Summer Staffing: Finding the Right Balance During the Slower Season

Every year when summer approaches, I see the same challenge begin for restaurants that aren’t located near the water.

While seasonal towns prepare for packed dining rooms and long wait times, many inland restaurants start bracing for unpredictable sales patterns. Regular guests leave for vacations, weekends become inconsistent, and some nights that are normally busy suddenly slow down without much warning.

After spending countless years managing high-volume restaurants, I can honestly say summer staffing has always been one of the trickiest parts of restaurant operations.

Because no matter what the sales forecast says, there’s always one difficult question sitting in the background:

How do you reduce labor costs without hurting the people who help keep your restaurant running every day?

The Pressure Managers Feel During Summer

I’ve been in the position where sales dip for a couple weeks and the immediate pressure is to cut schedules.

On paper, it makes sense. Lower sales usually mean lower labor.

But what many people outside the industry don’t realize is that staffing decisions affect far more than payroll numbers.

Every shift that gets cut impacts someone’s paycheck. Every reduced schedule creates stress for employees trying to pay bills, support families, or maintain stability.

And unfortunately, if cuts become too aggressive, good employees often start looking elsewhere.

I’ve seen talented servers leave for seasonal restaurants. I’ve seen kitchen employees pick up second jobs because hours became too inconsistent. I’ve seen restaurants struggle for months afterward because they lost strong people during one slow summer stretch.

That’s why summer staffing is such a delicate balancing act.

There’s No Perfect Formula

One of the hardest parts about summer scheduling is how unpredictable business can become.

You may have a slow Tuesday and immediately feel pressure to reduce the schedule further. Then suddenly a rainy weekend hits, local events bring people back into town, or families decide to stay local for dinner — and now the restaurant is unexpectedly busy.

Most restaurant managers know the feeling of being caught between two bad options:

Overstaff and hurt labor costs. Or understaff and risk burning out your team while disappointing guests.

The truth is there’s no perfect formula.

Every restaurant is different. Every market behaves differently. And summer traffic patterns can change week to week.
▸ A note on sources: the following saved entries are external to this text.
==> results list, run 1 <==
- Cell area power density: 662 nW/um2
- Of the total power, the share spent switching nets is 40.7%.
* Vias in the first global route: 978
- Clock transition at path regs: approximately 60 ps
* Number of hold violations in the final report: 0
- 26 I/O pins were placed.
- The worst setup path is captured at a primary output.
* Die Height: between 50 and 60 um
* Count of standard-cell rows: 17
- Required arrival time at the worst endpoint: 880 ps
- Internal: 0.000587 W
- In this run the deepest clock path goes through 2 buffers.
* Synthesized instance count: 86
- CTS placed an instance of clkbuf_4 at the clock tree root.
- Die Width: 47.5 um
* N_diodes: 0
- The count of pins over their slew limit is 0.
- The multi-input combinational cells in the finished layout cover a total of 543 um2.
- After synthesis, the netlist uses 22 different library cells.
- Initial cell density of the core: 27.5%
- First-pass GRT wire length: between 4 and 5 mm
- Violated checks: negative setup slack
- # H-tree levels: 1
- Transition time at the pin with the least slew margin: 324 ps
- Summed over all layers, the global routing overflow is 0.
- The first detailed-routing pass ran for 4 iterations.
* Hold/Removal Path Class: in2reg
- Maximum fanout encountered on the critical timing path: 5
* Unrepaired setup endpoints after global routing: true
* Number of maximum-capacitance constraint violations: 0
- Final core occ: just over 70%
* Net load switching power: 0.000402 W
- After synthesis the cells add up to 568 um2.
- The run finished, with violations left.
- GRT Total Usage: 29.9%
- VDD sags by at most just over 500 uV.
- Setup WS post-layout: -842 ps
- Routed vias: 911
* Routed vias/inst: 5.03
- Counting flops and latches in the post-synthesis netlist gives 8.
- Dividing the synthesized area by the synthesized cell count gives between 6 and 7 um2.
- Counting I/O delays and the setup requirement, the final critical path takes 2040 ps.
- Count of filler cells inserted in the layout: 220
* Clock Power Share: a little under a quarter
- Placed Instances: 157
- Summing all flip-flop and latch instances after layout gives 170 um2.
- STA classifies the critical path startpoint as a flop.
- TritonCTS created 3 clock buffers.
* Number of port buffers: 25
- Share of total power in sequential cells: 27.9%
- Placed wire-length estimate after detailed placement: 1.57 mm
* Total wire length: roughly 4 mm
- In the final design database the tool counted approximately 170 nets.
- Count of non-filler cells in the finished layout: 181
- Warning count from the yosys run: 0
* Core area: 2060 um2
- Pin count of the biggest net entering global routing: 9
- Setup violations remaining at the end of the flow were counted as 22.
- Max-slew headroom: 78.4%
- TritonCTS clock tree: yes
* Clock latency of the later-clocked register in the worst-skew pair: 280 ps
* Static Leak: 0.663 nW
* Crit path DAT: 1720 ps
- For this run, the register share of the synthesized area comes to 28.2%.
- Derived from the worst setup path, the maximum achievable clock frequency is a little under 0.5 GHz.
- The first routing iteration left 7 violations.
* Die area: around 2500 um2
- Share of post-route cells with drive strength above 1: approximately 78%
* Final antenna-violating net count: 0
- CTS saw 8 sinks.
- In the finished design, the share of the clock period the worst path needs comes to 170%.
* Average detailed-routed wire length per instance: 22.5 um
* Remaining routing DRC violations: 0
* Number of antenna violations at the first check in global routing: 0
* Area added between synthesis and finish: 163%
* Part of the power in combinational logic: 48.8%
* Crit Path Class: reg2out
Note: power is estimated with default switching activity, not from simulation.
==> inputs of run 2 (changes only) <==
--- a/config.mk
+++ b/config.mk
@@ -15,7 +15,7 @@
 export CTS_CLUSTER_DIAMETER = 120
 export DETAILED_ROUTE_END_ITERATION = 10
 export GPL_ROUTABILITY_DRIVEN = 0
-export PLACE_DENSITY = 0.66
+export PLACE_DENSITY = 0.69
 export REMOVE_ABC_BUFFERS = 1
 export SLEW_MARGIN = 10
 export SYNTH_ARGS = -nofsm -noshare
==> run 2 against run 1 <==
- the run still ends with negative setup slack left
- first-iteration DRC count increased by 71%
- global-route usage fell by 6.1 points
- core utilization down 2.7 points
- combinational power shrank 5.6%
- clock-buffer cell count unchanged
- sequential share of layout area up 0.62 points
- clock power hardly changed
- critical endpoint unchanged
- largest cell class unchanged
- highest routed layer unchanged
File: src/afc_pkg.sv
`timescale 1ns / 1ps
// ----------------------------------------------------------------------------
// afc_pkg
// Shared widths, result codes and binary64 helpers for the compare unit.
// ----------------------------------------------------------------------------
package afc_pkg;

   localparam int unsigned WordWidth    = 64;
   localparam int unsigned ExpWidth     = 11;
   localparam int unsigned FracWidth    = 52;
   localparam int unsigned CsrAddrWidth = 4;

   localparam logic [WordWidth-1:0] ToleranceReset = 64'h3CB0_0000_0000_0000;
   localparam logic [WordWidth-1:0] QuietNan       = 64'h7FF8_0000_0000_0000;

   // register index, taken from paddr[3] (8-byte registers)
   localparam logic RegTolerance = 1'b0;

   localparam logic signed [1:0] OrderGreater = 2'sb01;
   localparam logic signed [1:0] OrderLess    = 2'sb11;
   localparam logic signed [1:0] OrderEqual   = 2'sb00;

   function automatic logic f64_is_nan(input logic [WordWidth-1:0] v);
      return (v[62:52] == 11'h7FF) && (v[51:0] != 52'd0);
   endfunction

   function automatic logic f64_is_inf(input logic [WordWidth-1:0] v);
      return (v[62:52] == 11'h7FF) && (v[51:0] == 52'd0);
   endfunction

   function automatic logic f64_is_zero(input logic [WordWidth-1:0] v);
      return v[62:0] == 63'd0;
   endfunction

   // monotonic unsigned key for ordered (non-NaN) values
   function automatic logic [WordWidth-1:0] f64_order_key(input logic [WordWidth-1:0] v);
      return v[63] ? ~v : {1'b1, v[62:0]};
   endfunction

endpackage

File: src/afc_if.sv
`timescale 1ns / 1ps
// ----------------------------------------------------------------------------
// afc_if
// Valid/ready channels for operand pairs and compare results.
// ----------------------------------------------------------------------------
interface afc_req_if;
   logic        valid;
   logic        ready;
   logic [63:0] first_value;
   logic [63:0] second_value;

   modport source (output valid, first_value, second_value, input ready);
   modport sink   (input valid, first_value, second_value, output ready);
endinterface

interface afc_rsp_if;
   logic              valid;
   logic              ready;
   logic signed [1:0] order;

   modport source (output valid, order, input ready);
   modport sink   (input valid, order, output ready);
endinterface

File: src/afc_sub.sv
`timescale 1ns / 1ps
// ----------------------------------------------------------------------------
// afc_sub
// Four-stage binary64 subtractor, round to nearest even.
// ----------------------------------------------------------------------------
module afc_sub
   import afc_pkg::*;
(
   input  logic                 clock,
   input  logic                 advance,
   input  logic [WordWidth-1:0] a,
   input  logic [WordWidth-1:0] b,
   output logic [WordWidth-1:0] diff
);

   function automatic logic [5:0] lead_zeros56(input logic [55:0] v);
      logic [5:0] n;
      n = 6'd56;
      for (int i = 0; i < 56; i++) begin
         if (v[i]) n = 6'(55 - i);
      end
      return n;
   endfunction

   // stage 1: unpack, order by magnitude
   logic [WordWidth-1:0] y_bits, x_bits, w_bits;
   logic                 swap;
   logic [10:0]          ex, ew;
   logic                 s1_sign_in, s1_sub_in, s1_nan_in, s1_inf_in, s1_isign_in;
   logic [10:0]          s1_exp_in, s1_dexp_in;
   logic [52:0]          s1_sigx_in, s1_sigy_in;

   logic                 s1_sign_ff, s1_sub_ff, s1_nan_ff, s1_inf_ff, s1_isign_ff;
   logic [10:0]          s1_exp_ff, s1_dexp_ff;
   logic [52:0]          s1_sigx_ff, s1_sigy_ff;

   always_comb begin
      y_bits      = {~b[63], b[62:0]};
      swap        = b[62:0] > a[62:0];
      x_bits      = swap ? y_bits : a;
      w_bits      = swap ? a : y_bits;
      ex          = (x_bits[62:52] == 11'd0) ? 11'd1 : x_bits[62:52];
      ew          = (w_bits[62:52] == 11'd0) ? 11'd1 : w_bits[62:52];
      s1_sign_in  = x_bits[63];
      s1_sub_in   = x_bits[63] ^ w_bits[63];
      s1_exp_in   = ex;
      s1_dexp_in  = ex - ew;
      s1_sigx_in  = {x_bits[62:52] != 11'd0, x_bits[51:0]};
      s1_sigy_in  = {w_bits[62:52] != 11'd0, w_bits[51:0]};
      s1_nan_in   = f64_is_nan(a) || f64_is_nan(b) ||
                    (f64_is_inf(a) && f64_is_inf(b) && (a[63] ^ y_bits[63]));
      s1_inf_in   = f64_is_inf(a) || f64_is_inf(b);
      s1_isign_in = f64_is_inf(a) ? a[63] : y_bits[63];
   end

   always_ff @(posedge clock) begin
      if (advance) begin
         s1_sign_ff  <= s1_sign_in;
         s1_sub_ff   <= s1_sub_in;
         s1_exp_ff   <= s1_exp_in;
         s1_dexp_ff  <= s1_dexp_in;
         s1_sigx_ff  <= s1_sigx_in;
         s1_sigy_ff  <= s1_sigy_in;
         s1_nan_ff   <= s1_nan_in;
         s1_inf_ff   <= s1_inf_in;
         s1_isign_ff <= s1_isign_in;
      end
   end

   // stage 2: align smaller operand, add or subtract
   logic [55:0] ext_y, shifted_y, aligned_y;
   logic        sticky;
   logic [56:0] s2_sum_in;

   logic        s2_sign_ff, s2_nan_ff, s2_inf_ff, s2_isign_ff;
   logic [10:0] s2_exp_ff;
   logic [56:0] s2_sum_ff;

   always_comb begin
      ext_y = {s1_sigy_ff, 3'b000};
      if (s1_dexp_ff >= 11'd56) begin
         shifted_y = 56'd0;
         sticky    = ext_y != 56'd0;
      end else begin
         shifted_y = ext_y >> s1_dexp_ff[5:0];
         sticky    = (shifted_y << s1_dexp_ff[5:0]) != ext_y;
      end
      aligned_y = {shifted_y[55:1], shifted_y[0] | sticky};
      if (s1_sub_ff) begin
         s2_sum_in = {1'b0, s1_sigx_ff, 3'b000} - {1'b0, aligned_y};
      end else begin
         s2_sum_in = {1'b0, s1_sigx_ff, 3'b000} + {1'b0, aligned_y};
      end
   end

   always_ff @(posedge clock) begin
      if (advance) begin
         s2_sign_ff  <= s1_sign_ff;
         s2_exp_ff   <= s1_exp_ff;
         s2_sum_ff   <= s2_sum_in;
         s2_nan_ff   <= s1_nan_ff;
         s2_inf_ff   <= s1_inf_ff;
         s2_isign_ff <= s1_isign_ff;
      end
   end

   // stage 3: pick normalizing shift, limited by the subnormal floor
   logic [5:0]  lz;
   logic [5:0]  s3_shift_in;

   logic        s3_sign_ff, s3_nan_ff, s3_inf_ff, s3_isign_ff;
   logic [10:0] s3_exp_ff;
   logic [56:0] s3_sum_ff;
   logic [5:0]  s3_shift_ff;

   always_comb begin
      lz = lead_zeros56(s2_sum_ff[55:0]);
      if ({5'd0, lz} < (s2_exp_ff - 11'd1)) begin
         s3_shift_in = lz;
      end else begin
         s3_shift_in = 6'(s2_exp_ff - 11'd1);
      end
   end

   always_ff @(posedge clock) begin
      if (advance) begin
         s3_sign_ff  <= s2_sign_ff;
         s3_exp_ff   <= s2_exp_ff;
         s3_sum_ff   <= s2_sum_ff;
         s3_shift_ff <= s3_shift_in;
         s3_nan_ff   <= s2_nan_ff;
         s3_inf_ff   <= s2_inf_ff;
         s3_isign_ff <= s2_isign_ff;
      end
   end

   // stage 4: normalize, round, pack
   logic [55:0]          mant;
   logic [11:0]          exp_n;
   logic [10:0]          field;
   logic                 round_up;
   logic [62:0]          packed_mag;
   logic [WordWidth-1:0] diff_in, diff_ff;

   always_comb begin
      if (s3_sum_ff[56]) begin
         mant  = {s3_sum_ff[56:2], s3_sum_ff[1] | s3_sum_ff[0]};
         exp_n = {1'b0, s3_exp_ff} + 12'd1;
      end else begin
         mant  = s3_sum_ff[55:0] << s3_shift_ff;
         exp_n = {1'b0, s3_exp_ff} - {6'd0, s3_shift_ff};
      end
      field      = mant[55] ? exp_n[10:0] : 11'd0;
      round_up   = mant[2] & (mant[1] | mant[0] | mant[3]);
      packed_mag = {field, mant[54:3]} + {62'd0, round_up};
      if (s3_nan_ff) begin
         diff_in = QuietNan;
      end else if (s3_inf_ff) begin
         diff_in = {s3_isign_ff, 11'h7FF, 52'd0};
      end else if (exp_n >= 12'd2047) begin
         diff_in = {s3_sign_ff, 11'h7FF, 52'd0};
      end else begin
         diff_in = {s3_sign_ff, packed_mag};
      end
   end

   always_ff @(posedge clock) begin
      if (advance) begin
         diff_ff <= diff_in;
      end
   end

   assign diff = diff_ff;

endmodule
Communication Makes a Huge Difference

One thing I learned over the years is that employees handle difficult situations much better when leadership communicates honestly.

Staff members understand that restaurants have slower periods. What frustrates them most is feeling left in the dark.

I always believed in having open conversations with the team:

“Business is slowing a little right now, but we’re trying to spread hours as fairly as possible.”

“We may need to adjust schedules week by week depending on demand.”

“We value the staff we have and don’t want anyone feeling pushed out.”

Those conversations matter.

People want transparency. They want to know leadership is thinking about more than just percentages on a spreadsheet.

Protecting Your Team Matters

I truly believe one of the biggest mistakes restaurants can make is focusing so heavily on short-term labor numbers that they lose sight of the long-term value of a strong team.

Good employees are incredibly hard to replace.

When restaurants lose experienced staff members, it affects everything:

Guest experience. Service consistency. Kitchen execution. Team morale. Training time.

And rebuilding that culture takes far longer than most operators expect.

Sometimes protecting your staff through slower periods ends up being one of the smartest investments a restaurant can make.

Final Thoughts

Summer can be stressful for restaurants away from seasonal destinations.

Sales fluctuate. Schedules become difficult. Managers feel pressure from every direction.

But throughout all of it, I think it’s important to remember that restaurants are still built around people.

Not just guests. But the teams showing up every day to help make the business successful.

Finding the right balance between labor management and employee retention will never be easy.

But the restaurants that handle it with honesty, flexibility, and empathy are usually the ones that come out stronger when the busy seasons return.